Friday, February 27, 2015

HOUSE OF CARDS - Season Three - Chapter Twenty-Seven

COMMENTS -  By now, we're used to the patient long-arc storytelling of high quality Netflix's dramas, but even by their standards, the new season of its flagship political thriller is a slow-burn.  After a characteristically caustic and blatantly evil opening seen featuring the anti-hero President Francis Underwood, the focus shifts decidedly away to his sometime Director of Strategy Doug Stamper, recovering by his attack by Rachel Posner at the end of season two.  I love how dark this gets, and Michael Kelly should be praised for his superb acting which steals the show from Kevin Spacey. His final scene in the episode is truly twisted and I'm very much looking forward to seeing where his character will go in this series.

Elsewhere, the series continues pretty much as normal. Despite being President, the MO of Francis and his wife Claire is the same - caustic power-hungry manipulation.  For a moment it feels like we might see a rift between them - and I'd truly LOVE to Underwood vs Underwood - but in the end they remain the deeply loyal power couple.  So the pieces are in place for the season, but so far there's nothing too exciting at the White House.

Overall, then, a cautious thumbs up for the season opener.  Great psychological drama offset by a rather same-y political story.  Much like FU's poll ratings, it's all to play for.  Behind the lens, I loved the editing and sound editing depicting Doug Stamper's fragile mental state.  The hissing white noise, the extreme close-ups all went to brilliantly depicting his trauma.

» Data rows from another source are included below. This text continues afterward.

## src/rtl/probe_conditioner_pkg.sv

```systemverilog
// Shared helpers for the probe conditioning slice.
package probe_conditioner_pkg;

  // Filter counter width: $clog2 of the length, never narrower than one bit.
  function automatic int unsigned cnt_width(input int unsigned len);
    return (len <= 2) ? 1 : $clog2(len);
  endfunction

endpackage

```

## src/rtl/probe_filter.sv

```systemverilog
// One probe bit: synchroniser chain, stability filter, toggle pulse and sticky activity flag.
module probe_filter
  import probe_conditioner_pkg::*;
#(
  parameter int unsigned N_SYNC        = 2,
  parameter int unsigned FILTER_LENGTH = 4
) (
  input  logic clk_48MHz,
  input  logic rst,
  input  logic i_cg,
  input  logic i_pin,
  input  logic i_activityClear,
  output logic o_probe,
  output logic o_toggle,
  output logic o_activity
);

  localparam int unsigned CW = cnt_width(FILTER_LENGTH);
  localparam logic [CW-1:0] CNT_LAST = CW'(FILTER_LENGTH - 1);

  logic [N_SYNC-1:0] sync;
  logic [CW-1:0]     cnt;
  logic              s;

  assign s = sync[N_SYNC-1];

  always_ff @(posedge clk_48MHz) begin
    if (rst) begin
      sync       <= '0;
      cnt        <= '0;
      o_probe    <= 1'b0;
      o_toggle   <= 1'b0;
      o_activity <= 1'b0;
    end else begin
      // The synchroniser ignores i_cg so metastability settling time is never lost.
      sync     <= {sync[N_SYNC-2:0], i_pin};
      o_toggle <= 1'b0;
      if (i_cg) begin
        if (s == o_probe) begin
          cnt <= '0;
        end else if (cnt == CNT_LAST) begin
          o_probe  <= s;
          cnt      <= '0;
          o_toggle <= 1'b1;
        end else begin
          cnt <= cnt + 1'b1;
        end
      end
      // A toggle wins over a coincident clear so no event is lost.
      if (o_toggle)
        o_activity <= 1'b1;
      else if (i_activityClear)
        o_activity <= 1'b0;
    end
  end

endmodule

```

## src/rtl/probe_conditioner.sv

```systemverilog
// Vector wrapper: one independent probe_filter per probe pin, shared gate and clear.
module probe_conditioner #(
  parameter int unsigned N_PROBE       = 4,
  parameter int unsigned N_SYNC        = 2,
  parameter int unsigned FILTER_LENGTH = 4
) (
  input  logic               clk_48MHz,
  input  logic               rst,
  input  logic               i_cg,
  input  logic [N_PROBE-1:0] i_pin_probe,
  input  logic               i_activityClear,
  output logic [N_PROBE-1:0] o_probe,
  output logic [N_PROBE-1:0] o_toggle,
  output logic [N_PROBE-1:0] o_activity
);

  for (genvar i = 0; i < N_PROBE; i++) begin : g_probe
    probe_filter #(
      .N_SYNC        (N_SYNC),
      .FILTER_LENGTH (FILTER_LENGTH)
    ) u_filter (
      .clk_48MHz       (clk_48MHz),
      .rst             (rst),
      .i_cg            (i_cg),
      .i_pin           (i_pin_probe[i]),
      .i_activityClear (i_activityClear),
      .o_probe         (o_probe[i]),
      .o_toggle        (o_toggle[i]),
      .o_activity      (o_activity[i])
    );
  end

endmodule
```

## config.mk

```make
export PLATFORM = sky130hd
export DESIGN_NAME = probe_conditioner
export DESIGN_NICKNAME = d
export VERILOG_FILES = /design/src/rtl/probe_conditioner_pkg.sv /design/src/rtl/probe_filter.sv /design/src/rtl/probe_conditioner.sv
export SDC_FILE = /design/constraint.sdc
export NUM_CORES = 1
export LEC_CHECK = 0
export ABC_AREA = 1
export BUFFER_PORTS_ARGS = -buffer_cell sky130_fd_sc_hd__buf_2
export CORE_ASPECT_RATIO = 0.6
export CORE_MARGIN = 3
export CORE_UTILIZATION = 53
export DETAILED_ROUTE_END_ITERATION = 7
export PLACE_DENSITY_LB_ADDON = 0.2
export SLEW_MARGIN = 20
export SYNTH_ARGS = -nofsm -noshare
export SYNTH_HDL_FRONTEND = slang
export SYNTH_SLANG_ARGS = --single-unit
```

## constraint.sdc

```tcl
create_clock -name clk_48MHz -period 0.94 [get_ports clk_48MHz]
set_input_delay 0.047 -clock clk_48MHz [delete_from_list [all_inputs] [get_ports clk_48MHz]]
set_output_delay 0.047 -clock clk_48MHz [all_outputs]
set_load 0.03 [all_outputs]
```

==> run summary <==
Count of cell types in the netlist - 14
Syn nets - 159
Final period util - 97.3%
Fin Clk Skew - 0.00291 ns
Root Driver - clkbuf_8
HPWL after detailed placement - 1540 µm
DIE HEIGHT - 42.5 µm
Num rows - 12
Sequential area share after synthesis - 47.6%
CTS Buf Count - 3
Share of cells above drive strength 1 - 31.9%
Clock share of power - 41.1%
Initial core utilization - 59.9%
Area Growth Syn to Fin - 22.0%
Util after Layout - 73.1%
Largest cells by area after synthesis - dfxtp_1 48%, inv_1 9.6%, buf_4 7.6%
Relative slew margins - 81.6%
Pin count of the biggest net entering global routing - 17
Sequential cell area - 576 µm²
Largest area contributor in the netlist - dfxtp_1
Final wirelength - 2410 µm
Highest clock rate - 1090 MHz
Static Leakage - 0.625 nW
Iteration count of the initial detailed-routing pass - 4
Worst-Skew Late Latency - 0.28 ns
Core ar. - 1970 µm²
Via count of the routed design - 963
Nets - 176
Worst EP required - 1.15 ns
Switching portion of total power - 20.6%
Hold violation total from the final report - 0
Synthesized area - 1180 µm²
Share of the synthesized area in the top cell type - 47.6%
RSZ-0062 raised after global routing - yes
Slew @ Worst Pin - 0.277 ns
Syn avg cell area - 8.02 µm²
Worst EP arrival - 1.13 ns
Antenna violations before repair - 0
I/O Pins - 20
Clk pin slew, worst setup/hold paths - 0.09 ns
Reg power frac - 53.0%
Tot GR Track Use - 16.9%
Sw power - 0.477 mW
Maximum VDD drop - 1.09 mV
Min cycle time layout - 0.915 ns
Drt via density - 5.04
Die width - 66.9 µm
Cells after Synth - 147
CTS tree - built
Status - complete, no violations
H-tree depth - 1
Endpoints failing setup - 0
Int Power - 1.84 mW
Vias in the first global route - 833
1st-iter DRT viols - 43
First-pass GRT wire length - 3590 µm
Pwr Total - 2.31 mW
Commonest non-fill, non-tap cells in the layout - 28 x inv_1, 16 x dfxtp_1, 15 x buf_2
DRC viols - 0
Port-buffer cells - 19
Area of the multi-input gates - 460 µm²
Pwr Density - 1610 nW/µm²
CP Launch Type - flip-flop
Commonest non-fill, non-tap cell in the layout - inv_1
Placer Congestion - 0.744
Maxcap violations - 0
Post-DRT Antenna Nets - 0
Hold crit path type - in2reg
Grt total ovfl - 0
FF+latch count, synth - 28
Combinational power share - 5.9%
Maximum root-to-sink buffer count - 2
Fillers - 153
TritonCTS Sinks - 28
Die area - 2840 µm²
Crit-path max FO - 3
Number of diodes - 0
Flop2flop setup slack - 0.03 ns
Kind of end point of the critical path - flip-flop
Setup CP Type - reg2reg
Wire per inst - 12.6 µm
Warnings from Yosys - 0
Max-slew violations - 0
==> per-stage QoR <==
stage | cell area [µm²] | TNS (ns) | instances | worst slack [ns] | hold WS [ns]
floorplan | 1180 | 0 | 147 | 0.116 | 0.125
global placement | 1220 | 0 | 182 | 0.0544 | 0.247
detailed placement | 1220 | 0 | 182 | 0.00232 | 0.253
CTS | 1350 | 0 | 191 | 0.00134 | 0.0883
global route | 1440 | -0.0883 | 191 | -0.0184 | 0.107
finish | 1440 | 0 | 191 | 0.0253 | 0.103
==> cell type report <==
class | instances | area share [%]
Inverter | 30 | 7.83
Sequential cell | 28 | 40.0
Clock inverter | 1 | 2.09
Tap cell | 28 | 2.44
Clock buffer | 3 | 2.87
Timing Repair Buffer | 28 | 12.7
Multi-Input combinational cell | 73 | 32.0
==> metal layers <==
metal / vias up / global-route usage, % / share of wire, %
met5: - / 0 / 0
met4: 0 / 6.45 / 1.9
met3: 6 / 6.43 / 6.8
met2: 36 / 26.6 / 47
met1: 427 / 20.7 / 44
li1: 494 / - / -
==> flip-flops by register name, summed over array words and instances (netlist names) <==
| name | count |
|---|---|
| g_probe.u_filter.cnt | 8 |
| g_probe.u_filter.o_activity | 4 |
| g_probe.u_filter.sync | 8 |
| g_probe.u_filter.o_probe | 4 |
| g_probe.u_filter.o_toggle | 4 |
==> cells in the mapped netlist, drive strengths merged <==
cell type / count
nand4: 12
nand3: 4
a21oi: 12
a31oi: 4
buf: 16
nor3: 7
inv: 30
nand2: 13
nor2: 13
o21ai: 4
dfxtp: 28
ha: 4
==> power by group through the flow <==
stage | combinational, mW | clock, mW | sequential [mW]
after CTS | 0.125 | 0.962 | 1.22
after detailed placement | 0.112 | 0 | 1.25
after global routing | 0.154 | 1.01 | 1.23
final | 0.137 | 0.951 | 1.22
after global placement | 0.107 | 0 | 1.25
after floorplan | 0.0748 | 0 | 1.24
==> what timing repair did <==
item                                   CTS  global route
setup buffers                            1             0
gates resized for setup                  8            23
endpoints found under the hold margin    4             0
pin swaps                                1             5
setup endpoints to repair                6            18
hold buffers                             4             0
==> logic make-up (layout without fill, tap and decap cells) <==
| family | after synthesis | in the layout | synth area share (%) |
|---|---|---|---|
| AND/OR/NAND/NOR | 49 | 49 | 19.3 |
| buffers and inverters | 46 | 62 | 20.0 |
| flip-flops | 28 | 28 | 47.6 |
| AO/OA/AOI/OAI | 20 | 20 | 8.92 |
| adder cells (fa/ha/maj) | 4 | 4 | 4.25 |
==> final timing paths <==
path / startpoint / to / cells past startpoint
setup / recovery: g_probe[3].u_filter.cnt[0] / g_probe[3].u_filter.cnt[0] / 4
setup reg to reg: g_probe[3].u_filter.cnt[0] / g_probe[3].u_filter.cnt[0] / 4
hold / removal: rst / g_probe[2].u_filter.cnt[1] / 2
hold reg to reg: g_probe[0].u_filter.sync[0] / g_probe[0].u_filter.sync[1] / 2
==> worst max-delay path, stage by stage, from the launching register on <==
cell and delay, ns:
dfxtp_2 0.35, ha_4 0.16, inv_2 0.05, nand4_1 0.13, a21oi_2 0.16
Note: power is estimated with default switching activity, not from simulation.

PLOT SUMMARY - President Francis Underwood (Kevin Spacey) literally pisses on his father's grave and boasts of how his funeral will be epic.  FU's Labour bill plans to slash social security to fund a massive private sector job creation programme. A Supreme Court justice is retiring but FU begs him for more time as he can't face a nomination battle at the same time as pushing his bill through Congress.  It emerges that Donald Tusk has accepted the Vice Presidency is exchange for a lavishly funded cancer research centre in honour of his late wife. Supreme Court Justice Jacobs tells the President he has early stages Alzheimers and wants to retire but FU begs him for more time. It emerges FU's Secretary of State warns FU that his wife is meddling and he cautions her on the timing of an as yet unmentioned ambitious move. But Claire pushes for a nomination in case FU doesn't win the upcoming Presidential election.  In an homage of the Bin Laden assassination, FU takes Claire into a situation room where he gives authorisation for a drone attack on a terrorist target that will also hit civilians. Despite seeing the tough decisions, Claire still wants power, and FU will not deny her. 

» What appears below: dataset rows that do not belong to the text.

$ cat config.mk
export PLATFORM = sky130hd
export DESIGN_NAME = instr_fetch
export DESIGN_NICKNAME = d
export VERILOG_FILES = /design/src/rtl/instr_fetch.sv
export SDC_FILE = /design/constraint.sdc
export NUM_CORES = 1
export LEC_CHECK = 0
export BUFFER_PORTS_ARGS = -buffer_cell sky130_fd_sc_hd__buf_2
export CORE_UTILIZATION = 53
export CTS_CLUSTER_DIAMETER = 120
export CTS_CLUSTER_SIZE = 24
export DETAILED_ROUTE_END_ITERATION = 10
export PLACE_DENSITY = 0.91
export SLEW_MARGIN = 10
export SYNTH_ARGS = -nofsm -noshare
export SYNTH_HDL_FRONTEND = slang
export SYNTH_SLANG_ARGS = --single-unit
$ cat constraint.sdc
create_clock -name clk_i -period 4.3 [get_ports clk_i]
set_input_delay 0.43 -clock clk_i [delete_from_list [all_inputs] [get_ports clk_i]]
set_output_delay 0.43 -clock clk_i [all_outputs]
set_load 0.02 [all_outputs]
$ cat src/rtl/instr_fetch.sv
// instr_fetch: instruction fetch stage for the single-cycle RISC-V core.
// Holds the PC and issues word reads to instruction memory over a req/ready
// plus rvalid handshake. Each fetched word is presented with its opcode until
// it is consumed or a redirect arrives. It flags unsupported opcodes, and a
// misaligned redirect target locks the stage in a fault state until reset.
//
// Ports:
//   clk_i, rst_i           clock, synchronous active-high reset
//   imem_req_o/addr_o      read request and word address (always the PC)
//   imem_ready_i           memory accepts the request this cycle
//   imem_rvalid_i/rdata_i  read response
//   instr_valid_o          instr_o/opcode_o/pc_out_o hold a fetched word
//   instr_ack_i            consumer takes the presented instruction
//   redirect_i/pc_i        branch/jump redirect and its target
//   illegal_op_o           presented opcode is not supported by the decoder
//   fetch_fault_o          sticky: misaligned redirect seen
//   fetch_count_o          instructions consumed, wraps mod 2^32
module instr_fetch #(
  parameter logic [31:0] RESET_PC = 32'h0000_0000
) (
  input  logic        clk_i,
  input  logic        rst_i,
  output logic        imem_req_o,
  output logic [31:0] imem_addr_o,
  input  logic        imem_ready_i,
  input  logic        imem_rvalid_i,
  input  logic [31:0] imem_rdata_i,
  output logic        instr_valid_o,
  output logic [31:0] instr_o,
  output logic [6:0]  opcode_o,
  output logic [31:0] pc_out_o,
  input  logic        instr_ack_i,
  input  logic        redirect_i,
  input  logic [31:0] redirect_pc_i,
  output logic        illegal_op_o,
  output logic        fetch_fault_o,
  output logic [31:0] fetch_count_o
);

  localparam int unsigned XLEN = 32;
  localparam int unsigned OPW  = 7;

  typedef enum logic [1:0] {
    S_REQ   = 2'd0,
    S_WAIT  = 2'd1,
    S_HOLD  = 2'd2,
    S_FAULT = 2'd3
  } state_e;

  state_e          state_q, state_d;
  logic [XLEN-1:0] pc_q, pc_d;
  logic [XLEN-1:0] instr_q, instr_d;
  logic [XLEN-1:0] fetch_count_q, fetch_count_d;
  logic            discard_q, discard_d;
  logic            fault_q, fault_d;
  logic            misaligned;
  logic            op_supported;

  assign misaligned = redirect_i && (redirect_pc_i[1:0] != 2'b00);

  // State register
  always_ff @(posedge clk_i) begin
    if (rst_i) begin
      state_q       <= S_REQ;
      pc_q          <= RESET_PC;
      instr_q       <= '0;
      fetch_count_q <= '0;
      discard_q     <= 1'b0;
      fault_q       <= 1'b0;
    end else begin
      state_q       <= state_d;
      pc_q          <= pc_d;
      instr_q       <= instr_d;
      fetch_count_q <= fetch_count_d;
      discard_q     <= discard_d;
      fault_q       <= fault_d;
    end
  end

  // Next-state and handshake outputs
  always_comb begin
    state_d       = state_q;
    pc_d          = pc_q;
    instr_d       = instr_q;
    fetch_count_d = fetch_count_q;
    discard_d     = discard_q;
    fault_d       = fault_q;
    imem_req_o    = 1'b0;
    instr_valid_o = 1'b0;

    unique case (state_q)
      S_REQ: begin
        // A redirect this cycle would make the current address stale.
        imem_req_o = !redirect_i;
        if (misaligned) begin
          state_d = S_FAULT;
          fault_d = 1'b1;
        end else if (redirect_i) begin
          pc_d = redirect_pc_i;
        end else if (imem_ready_i) begin
          state_d = S_WAIT;
        end
      end
      S_WAIT: begin
        if (misaligned) begin
          state_d = S_FAULT;
          fault_d = 1'b1;
        end else begin
          if (redirect_i) begin
            discard_d = 1'b1;
            pc_d      = redirect_pc_i;
          end
          // The in-flight response belongs to an abandoned PC once redirected.
          if (imem_rvalid_i) begin
            if (discard_q || redirect_i) begin
              discard_d = 1'b0;
              state_d   = S_REQ;
            end else begin
              instr_d = imem_rdata_i;
              state_d = S_HOLD;
            end
          end
        end
      end
      S_HOLD: begin
        instr_valid_o = 1'b1;
        if (misaligned) begin
          state_d = S_FAULT;
          fault_d = 1'b1;
        end else if (redirect_i) begin
          pc_d    = redirect_pc_i;
          state_d = S_REQ;
        end else if (instr_ack_i) begin
          pc_d          = pc_q + XLEN'(4);
          fetch_count_d = fetch_count_q + XLEN'(1);
          state_d       = S_REQ;
        end
      end
      S_FAULT: begin
        // Parked until reset; responses and redirects are ignored.
      end
    endcase

    if (rst_i) imem_req_o = 1'b0;
  end

  // Opcodes the main control decoder handles
  always_comb begin
    case (opcode_o)
      7'b0110011, 7'b0000011, 7'b0100011, 7'b1100011,
      7'b0010011, 7'b1100111, 7'b1101111: op_supported = 1'b1;
      default:                            op_supported = 1'b0;
    endcase
  end

  assign imem_addr_o   = pc_q;
  assign instr_o       = instr_q;
  assign opcode_o      = instr_q[OPW-1:0];
  assign pc_out_o      = pc_q;
  assign illegal_op_o  = instr_valid_o && !op_supported;
  assign fetch_fault_o = fault_q;
  assign fetch_count_o = fetch_count_q;

endmodule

Doug Stamper (Michael Kelly, despite Rachel Posner's best efforts, is still alive. Claire Underwood (Robin Wright) visits Stamper and is sycophantic.  The Underwoods have prevented him being questioned by the police and it appears that he doesn't remember what happened and doesn't know what happened to Rachel. Gary Stamper (Kelly Aucoin) helps Doug settle back into his flat and he watches FU skewered on a TV interview.  The next day Stamper meets FBI hacker Gavin Orsay (Jimmi Simpson) and calls for a crash meeting with FU.  FU gently but firmly refuses to give Stamper work. Dejected, Stamper hires a prostitute and asks her to squirt bourbon from a syringe into his mouth.


  1. Slight error here, Donald Blithe not Tusk is the Vice President.